まあ、“ひっそり”と書いたのは、、そもそもこの場所の存在を知らない人には永久に見つけようがないという意味であって、ここを訪れた人にとっては逆に、視界に常に入ってくるくらい目立つ銅版だ。
銅版は、井上清という人物を顕彰する内容で、平成11(1999)年に千葉県あすなろ山岳会が建立したものとのことだが、特に軌道との関連はなさそうである。

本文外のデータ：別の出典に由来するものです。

## src/nes_input_pkg.sv

```systemverilog
// ------------------
// shared types and constants for the controller input path
// button order, Dualshock bit positions and host register map
// imported by every RTL module that needs them
// ------------------
package nes_input_pkg;

  // console buttons, bit 7 down to 0: right left down up start select B A
  typedef logic [7:0] nes_buttons_t;

  typedef logic [7:0] pad_byte_t;  // Dualshock rx byte, active low
  typedef logic [7:0] reg_addr_t;
  typedef logic [7:0] reg_data_t;

  typedef struct packed {
    pad_byte_t dirs;  // select, start, d-pad
    pad_byte_t face;  // triangle, circle, cross, square
  } pad_bytes_t;

  typedef struct packed {
    nes_buttons_t btn;  // already in console order
    logic         x;    // drives A autofire
    logic         y;    // drives B autofire
  } usb_buttons_t;

  typedef struct packed {
    logic      valid;
    reg_addr_t addr;
    reg_data_t data;
  } host_wr_t;

  // bit positions in nes_buttons_t
  localparam int BTN_A      = 0;
  localparam int BTN_B      = 1;
  localparam int BTN_SELECT = 2;
  localparam int BTN_START  = 3;
  localparam int BTN_UP     = 4;
  localparam int BTN_DOWN   = 5;
  localparam int BTN_LEFT   = 6;
  localparam int BTN_RIGHT  = 7;

  // bit positions in the pad dirs byte
  localparam int PAD_SELECT = 0;
  localparam int PAD_START  = 3;
  localparam int PAD_UP     = 4;
  localparam int PAD_RIGHT  = 5;
  localparam int PAD_DOWN   = 6;
  localparam int PAD_LEFT   = 7;

  // bit positions in the pad face byte
  localparam int PAD_TRIANGLE = 4;
  localparam int PAD_CIRCLE   = 5;
  localparam int PAD_CROSS    = 6;
  localparam int PAD_SQUARE   = 7;

  localparam reg_addr_t PLAYER_BTN_BASE = 8'h40;  // player n at base + n
  localparam int        MAX_PLAYERS     = 4;      // keeps clear of other registers

endpackage

```

## src/autofire.sv

```systemverilog
// ------------------
// autofire for one button
// while btn is held, fire is a square wave with the given period
// ------------------
module autofire #(
  parameter int AUTOFIRE_PERIOD = 540000  // 50 Hz at 27 MHz
) (
  input  logic clk,
  input  logic sys_resetn,
  input  logic btn,
  output logic fire
);

  localparam int CNT_W       = (AUTOFIRE_PERIOD > 2) ? $clog2(AUTOFIRE_PERIOD) : 1;
  localparam int HALF_PERIOD = AUTOFIRE_PERIOD / 2;

  logic [CNT_W-1:0] count;
  logic             held;   // btn seen at the last edge

  always_ff @(posedge clk) begin
    if (!sys_resetn) begin
      count <= '0;
      held  <= 1'b0;
    end else begin
      held <= btn;
      if (!btn || !held) begin
        count <= '0;                // restart on press, clear on release
      end else if (count == CNT_W'(AUTOFIRE_PERIOD - 1)) begin
        count <= '0;
      end else begin
        count <= count + 1'b1;
      end
    end
  end

  assign fire = held && (count < CNT_W'(HALF_PERIOD));  // first half of each period

endmodule

```

## src/host_reg_decoder.sv

```systemverilog
// ------------------
// host register decoder for the button overlay
// takes decoded UART writes and keeps one overlay byte per player
// ------------------
module host_reg_decoder #(
  parameter int NUM_PLAYERS = 2
) (
  input  logic                     clk,
  input  logic                     sys_resetn,
  input  nes_input_pkg::host_wr_t  host_wr,
  output nes_input_pkg::nes_buttons_t overlay [NUM_PLAYERS]
);
  import nes_input_pkg::*;

  // one register per player, each at its own address
  for (genvar p = 0; p < NUM_PLAYERS; p++) begin : g_player

    localparam reg_addr_t REG_ADDR = PLAYER_BTN_BASE + reg_addr_t'(p);

    logic hit;

    assign hit = host_wr.valid && (host_wr.addr == REG_ADDR);

    always_ff @(posedge clk) begin
      if (!sys_resetn) begin
        overlay[p] <= '0;
      end else if (hit) begin
        overlay[p] <= nes_buttons_t'(host_wr.data);  // host writes in console order
      end
    end

  end

endmodule

```

## src/joypad_bus.sv

```systemverilog
// ------------------
// joypad bus between the console and the player ports
// turns falling joypad clocks into shift pulses, forwards the strobe
// and gathers the serial bits and the menu buttons
// ------------------
module joypad_bus #(
  parameter int NUM_PLAYERS = 2
) (
  input  logic                        clk,
  input  logic                        sys_resetn,
  input  logic                        joypad_strobe,
  input  logic                        joypad_clock [NUM_PLAYERS],
  input  logic                        serial       [NUM_PLAYERS],
  input  nes_input_pkg::nes_buttons_t buttons      [NUM_PLAYERS],
  output logic                        strobe,
  output logic                        shift        [NUM_PLAYERS],
  output logic                        joypad_data  [NUM_PLAYERS],
  output nes_input_pkg::nes_buttons_t menu_buttons
);

  assign strobe = joypad_strobe;  // same strobe for all ports

  for (genvar p = 0; p < NUM_PLAYERS; p++) begin : g_player

    logic clock_q;  // joypad clock at the last edge

    always_ff @(posedge clk) begin
      if (!sys_resetn) begin
        clock_q <= 1'b0;
      end else begin
        clock_q <= joypad_clock[p];
      end
    end

    // high for one cycle after the clock drops
    assign shift[p] = clock_q & ~joypad_clock[p];

    assign joypad_data[p] = serial[p];

  end

  // any player's buttons drive the menu
  always_comb begin
    menu_buttons = '0;
    for (int p = 0; p < NUM_PLAYERS; p++) begin
      menu_buttons = menu_buttons | buttons[p];
    end
  end

endmodule

```

## src/nes_input_top.sv

```systemverilog
// ------------------
// top level of the controller input path
// host overlay decoder, one port per player and the joypad bus
// NUM_PLAYERS and AUTOFIRE_PERIOD are set here and passed down
// ------------------
module nes_input_top #(
  parameter int NUM_PLAYERS     = 2,
  parameter int AUTOFIRE_PERIOD = 540000
) (
  input  logic                        clk,
  input  logic                        sys_resetn,
  input  nes_input_pkg::host_wr_t     host_wr,
  input  nes_input_pkg::pad_bytes_t   pads         [NUM_PLAYERS],
  input  nes_input_pkg::usb_buttons_t usb          [NUM_PLAYERS],
  input  logic                        joypad_strobe,
  input  logic                        joypad_clock [NUM_PLAYERS],
  output logic                        joypad_data  [NUM_PLAYERS],
  output nes_input_pkg::nes_buttons_t menu_buttons
);
  import nes_input_pkg::*;

  // more players would run into the next register block
  if (NUM_PLAYERS > MAX_PLAYERS) begin : g_too_many_players
    $fatal(1, "NUM_PLAYERS above MAX_PLAYERS");
  end

  nes_buttons_t overlay      [NUM_PLAYERS];
  nes_buttons_t port_buttons [NUM_PLAYERS];
  logic         serial       [NUM_PLAYERS];
  logic         shift        [NUM_PLAYERS];
  logic         strobe;

  host_reg_decoder #(
    .NUM_PLAYERS(NUM_PLAYERS)
  ) u_host_reg_decoder (
    .clk       (clk),
    .sys_resetn(sys_resetn),
    .host_wr   (host_wr),
    .overlay   (overlay)
  );

  for (genvar p = 0; p < NUM_PLAYERS; p++) begin : g_port
    player_port #(
      .AUTOFIRE_PERIOD(AUTOFIRE_PERIOD)
    ) u_player_port (
      .clk       (clk),
      .sys_resetn(sys_resetn),
      .pad       (pads[p]),
      .usb       (usb[p]),
      .overlay   (overlay[p]),
      .strobe    (strobe),
      .shift     (shift[p]),
      .buttons   (port_buttons[p]),
      .serial    (serial[p])
    );
  end

  joypad_bus #(
    .NUM_PLAYERS(NUM_PLAYERS)
  ) u_joypad_bus (
    .clk          (clk),
    .sys_resetn   (sys_resetn),
    .joypad_strobe(joypad_strobe),
    .joypad_clock (joypad_clock),
    .serial       (serial),
    .buttons      (port_buttons),
    .strobe       (strobe),
    .shift        (shift),
    .joypad_data  (joypad_data),
    .menu_buttons (menu_buttons)
  );

endmodule

```

## src/player_port.sv

```systemverilog
// ------------------
// one player's controller port
// maps the Dualshock bytes to console order, adds autofire, usb and
// overlay buttons, then latches on strobe and shifts out bit 0 first
// ------------------
module player_port #(
  parameter int AUTOFIRE_PERIOD = 540000
) (
  input  logic                        clk,
  input  logic                        sys_resetn,
  input  nes_input_pkg::pad_bytes_t   pad,
  input  nes_input_pkg::usb_buttons_t usb,
  input  nes_input_pkg::nes_buttons_t overlay,
  input  logic                        strobe,
  input  logic                        shift,
  output nes_input_pkg::nes_buttons_t buttons,
  output logic                        serial
);
  import nes_input_pkg::*;

  nes_buttons_t mapped;
  nes_buttons_t shreg;
  logic         square_held;
  logic         triangle_held;
  logic         fire_square;
  logic         fire_triangle;

  // pad bits are active low
  assign square_held   = ~pad.face[PAD_SQUARE] | usb.y;
  assign triangle_held = ~pad.face[PAD_TRIANGLE] | usb.x;

  autofire #(
    .AUTOFIRE_PERIOD(AUTOFIRE_PERIOD)
  ) u_af_square (
    .clk       (clk),
    .sys_resetn(sys_resetn),
    .btn       (square_held),
    .fire      (fire_square)
  );

  autofire #(
    .AUTOFIRE_PERIOD(AUTOFIRE_PERIOD)
  ) u_af_triangle (
    .clk       (clk),
    .sys_resetn(sys_resetn),
    .btn       (triangle_held),
    .fire      (fire_triangle)
  );

  always_comb begin
    mapped             = '0;
    mapped[BTN_RIGHT]  = ~pad.dirs[PAD_RIGHT];
    mapped[BTN_LEFT]   = ~pad.dirs[PAD_LEFT];
    mapped[BTN_DOWN]   = ~pad.dirs[PAD_DOWN];
    mapped[BTN_UP]     = ~pad.dirs[PAD_UP];
    mapped[BTN_START]  = ~pad.dirs[PAD_START];
    mapped[BTN_SELECT] = ~pad.dirs[PAD_SELECT];
    mapped[BTN_B]      = ~pad.face[PAD_CROSS] | fire_square;    // cross is B
    mapped[BTN_A]      = ~pad.face[PAD_CIRCLE] | fire_triangle; // circle is A
  end

  assign buttons = mapped | usb.btn | overlay;

  // console reads A first, then B, select, start, up, down, left, right
  always_ff @(posedge clk) begin
    if (!sys_resetn) begin
      shreg <= '0;
    end else if (shift) begin
      shreg <= {1'b0, shreg[7:1]};  // shift wins over a load in the same cycle
    end else if (strobe) begin
      shreg <= buttons;
    end
  end

  assign serial = shreg[0];

endmodule
```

銅版の内容についてはこれ以上特に語ることはないのだが、この銅版を背にして眺める軌道跡は、先ほどまでの本線上から見るものよりも遠くまで見通せる、恐ろしく刺激的な絶景だった!!
こんな眺めである!(↓)
人が造りし“神の穴”マジぱねえ…。
このアングルから見る坑口には、私には辿り着けないということを繰り返し断言していることの説得力があると思う。
そのうえ、迂回路も思いつかないので、
到達できない。
たまに夢に見るんだよな……。(マジで)
なぜか脈絡なくあそこに立っている自分を。
嬉しいんじゃなくて、帰れなくなったことに絶望する悪夢でして…。
未踏の隧道の向こうに続く、まだ誰も辿り着いていない路盤も、ここからなら見える。
私が歩けていない残り350mのうちの50m程度は、この視座から状況を確認できる。見えない隧道内を除いてね。
もし仮に隧道に到達し、それが貫通していても、隧道の向こう側の道も斜面と化しているところが多く、とても歩けそうにないと思いました。

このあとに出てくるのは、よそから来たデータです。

===== src/design/dram_timing_pkg.sv =====
package dram_timing_pkg;

   // spacings in whole controller cycles
   localparam int unsigned T_RCD    = 3;   // act to cas
   localparam int unsigned T_RAS    = 8;   // act to pre
   localparam int unsigned T_RP     = 3;   // pre to act

   // write recovery and read to precharge
   localparam int unsigned T_WR2PRE = 6;
   localparam int unsigned T_RD2PRE = 4;

   // wide enough for the largest spacing above
   localparam int unsigned TIMER_W  = 4;

endpackage


===== src/design/bank_cmd_pkg.sv =====
package bank_cmd_pkg;

   // request geometry for the single bank
   localparam int unsigned ROW_W = 16;
   localparam int unsigned COL_W = 11;
   localparam int unsigned ID_W  = 6;   // requester tag

   localparam int unsigned QUEUE_DEPTH = 8;
   localparam int unsigned QPTR_W      = $clog2(QUEUE_DEPTH);

   // commands handed to the command mux
   typedef enum logic [1:0]
   {
      OP_ACT = 2'b00,
      OP_PRE = 2'b01,
      OP_RD  = 2'b10,
      OP_WR  = 2'b11
   } bank_op_e;

   // open-page bank states
   typedef enum logic
   {
      BANK_PRECHARGED = 1'b0,
      BANK_ACTIVE     = 1'b1
   } bank_state_e;

endpackage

ちょっと無理とかじゃなくて、無理すぎるんだよお前は!!!
ここで眺めていると、一度は論理的に説き伏せたはずの“敗北感”が、喉元にせり上がってくるような嫌な感触があったので、今度こそ撤退です!
14:41 観音経隧道北口まで撤退。
追記。
令和3(2021)年12月25日の時点では、今回紹介区間の唯一の入口である隧道が頑丈な鉄柵により封鎖されているため、区間内へ立ち入ることが出来なくなっている。
井上清翁の銅版がどうなっているのかも不明である。